• Work order
Below are some records. Copy every line in them that holds "power".

• Dataset content
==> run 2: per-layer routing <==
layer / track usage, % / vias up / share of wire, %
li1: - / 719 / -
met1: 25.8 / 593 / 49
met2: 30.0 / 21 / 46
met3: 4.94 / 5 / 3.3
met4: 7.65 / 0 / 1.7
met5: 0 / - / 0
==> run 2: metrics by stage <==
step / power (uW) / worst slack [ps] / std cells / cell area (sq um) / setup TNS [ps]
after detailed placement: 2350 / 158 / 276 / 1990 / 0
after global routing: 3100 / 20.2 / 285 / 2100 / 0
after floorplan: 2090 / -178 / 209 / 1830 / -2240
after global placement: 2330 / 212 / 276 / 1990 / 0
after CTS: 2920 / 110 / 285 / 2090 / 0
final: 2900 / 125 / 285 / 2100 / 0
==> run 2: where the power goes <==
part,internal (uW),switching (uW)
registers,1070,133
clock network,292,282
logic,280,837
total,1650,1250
===== src/rtl/wb_pkg.sv =====
// Shared types and constants for the writeback queue.
// Provides XLEN, NREG, REG_ZERO (XZR encoding) and the queued entry payload type.
package wb_pkg;

  localparam int unsigned XLEN  = 64;
  localparam int unsigned NREG  = 32;
  localparam int unsigned REG_W = $clog2(NREG);

  localparam logic [REG_W-1:0] REG_ZERO = 5'd31;

  // Queued writeback: destination register and value ("reg" is a keyword, hence wreg)
  typedef struct packed {
    logic [REG_W-1:0] wreg;
    logic [XLEN-1:0]  data;
  } wb_entry_t;

endpackage
<file path="src/rtl/fp16_acc_seq.sv">
// Run sequencer for one fp16_acc instance: streams cfg_len operands into the
// accumulator, waits out its pipeline, captures the sum and clears it for the next run.
module fp16_acc_seq #(
  parameter int unsigned LEN_W   = 8,
  parameter int unsigned ACC_LAT = 2
) (
  input  logic             clk,
  input  logic             rst_n,
  input  logic             start,
  input  logic [LEN_W-1:0] cfg_len,
  input  logic             abort,
  output logic             busy,
  input  logic             op_valid,
  input  logic [15:0]      op_data,
  output logic             op_ready,
  output logic [15:0]      acc_in_a,
  output logic             acc_accum_done,
  input  logic [15:0]      acc_out_sum,
  output logic             res_valid,
  output logic [15:0]      res_data,
  input  logic             res_ready
);

  localparam int unsigned DW = 16;

  typedef enum logic [2:0] {
    S_IDLE,
    S_FEED,
    S_DRAIN,
    S_CLEAR,
    S_HOLD
  } state_e;

  state_e           state_q, state_d;
  logic [LEN_W-1:0] len_q, len_d;
  logic [LEN_W-1:0] cnt_q, cnt_d;
  logic [LEN_W-1:0] drain_q, drain_d;
  logic             aborted_q, aborted_d;
  logic             busy_q, busy_d;
  logic             op_ready_q, op_ready_d;
  logic             acc_accum_done_q, acc_accum_done_d;
  logic             res_valid_q, res_valid_d;
  logic [DW-1:0]    acc_in_a_q, acc_in_a_d;
  logic [DW-1:0]    res_data_q, res_data_d;
  logic             accept_c;

  // Next-state and registered-output decode
  always_comb begin
    state_d    = state_q;
    len_d      = len_q;
    cnt_d      = cnt_q;
    drain_d    = drain_q;
    aborted_d  = aborted_q;
    res_data_d = res_data_q;
    acc_in_a_d = '0;
    accept_c   = op_valid & op_ready_q;

    case (state_q)
      S_IDLE: begin
        if (start && !abort) begin
          if (cfg_len != '0) begin
            len_d   = cfg_len;
            cnt_d   = '0;
            state_d = S_FEED;
          end else begin
            res_data_d = '0;
            state_d    = S_HOLD;
          end
        end
      end
      S_FEED: begin
        if (abort) begin
          aborted_d = 1'b1;
          state_d   = S_CLEAR;
        end else if (accept_c) begin
          acc_in_a_d = op_data;
          cnt_d      = cnt_q + LEN_W'(1);
          if (cnt_q + LEN_W'(1) == len_q) begin
            drain_d = '0;
            state_d = S_DRAIN;
          end
        end
      end
      S_DRAIN: begin
        // Sum is final ACC_LAT cycles after the last operand sits on acc_in_a
        if (abort) begin
          aborted_d = 1'b1;
          state_d   = S_CLEAR;
        end else if (drain_q == LEN_W'(ACC_LAT)) begin
          res_data_d = acc_out_sum;
          state_d    = S_CLEAR;
        end else begin
          drain_d = drain_q + LEN_W'(1);
        end
      end
      S_CLEAR: begin
        aborted_d = 1'b0;
        state_d   = aborted_q ? S_IDLE : S_HOLD;
      end
      S_HOLD: begin
        if (abort || res_ready) begin
          state_d = S_IDLE;
        end
      end
      default: state_d = S_IDLE;
    endcase

    busy_d           = (state_d != S_IDLE);
    op_ready_d       = (state_d == S_FEED);
    acc_accum_done_d = (state_d == S_CLEAR);
    res_valid_d      = (state_d == S_HOLD);
  end

  // State and output registers
  always_ff @(posedge clk or negedge rst_n) begin
    if (!rst_n) begin
      state_q          <= S_IDLE;
      len_q            <= '0;
      cnt_q            <= '0;
      drain_q          <= '0;
      aborted_q        <= 1'b0;
      busy_q           <= 1'b0;
      op_ready_q       <= 1'b0;
      acc_accum_done_q <= 1'b0;
      res_valid_q      <= 1'b0;
      acc_in_a_q       <= '0;
      res_data_q       <= '0;
    end else begin
      state_q          <= state_d;
      len_q            <= len_d;
      cnt_q            <= cnt_d;
      drain_q          <= drain_d;
      aborted_q        <= aborted_d;
      busy_q           <= busy_d;
      op_ready_q       <= op_ready_d;
      acc_accum_done_q <= acc_accum_done_d;
      res_valid_q      <= res_valid_d;
      acc_in_a_q       <= acc_in_a_d;
      res_data_q       <= res_data_d;
    end
  end

  assign busy           = busy_q;
  assign op_ready       = op_ready_q;
  assign acc_in_a       = acc_in_a_q;
  assign acc_accum_done = acc_accum_done_q;
  assign res_valid      = res_valid_q;
  assign res_data       = res_data_q;

endmodule

</file>
[src/rtl/mlp_ctrl_pkg.sv]
// Shared definitions for the MLP inference controller: FSM state encoding
// and default frame/latency/address geometry.
package mlp_ctrl_pkg;

  typedef enum logic [2:0] {
    ST_IDLE  = 3'd0,
    ST_LOAD  = 3'd1,
    ST_ZFILL = 3'd2,
    ST_DRAIN = 3'd3,
    ST_RUN   = 3'd4,
    ST_DONE  = 3'd5
  } state_t;

  localparam int DEF_N_PIX      = 784;
  localparam int DEF_LAT_CYCLES = 864;
  localparam int DEF_ADDR_W     = 10;

  // Pixel beats are only taken while a frame can still be loaded or drained.
  function automatic logic accepts_beats(input state_t s);
    return (s == ST_IDLE) || (s == ST_LOAD) || (s == ST_DRAIN);
  endfunction

endpackage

• Solution to this problem
step / power (uW) / worst slack [ps] / std cells / cell area (sq um) / setup TNS [ps]
==> run 2: where the power goes <==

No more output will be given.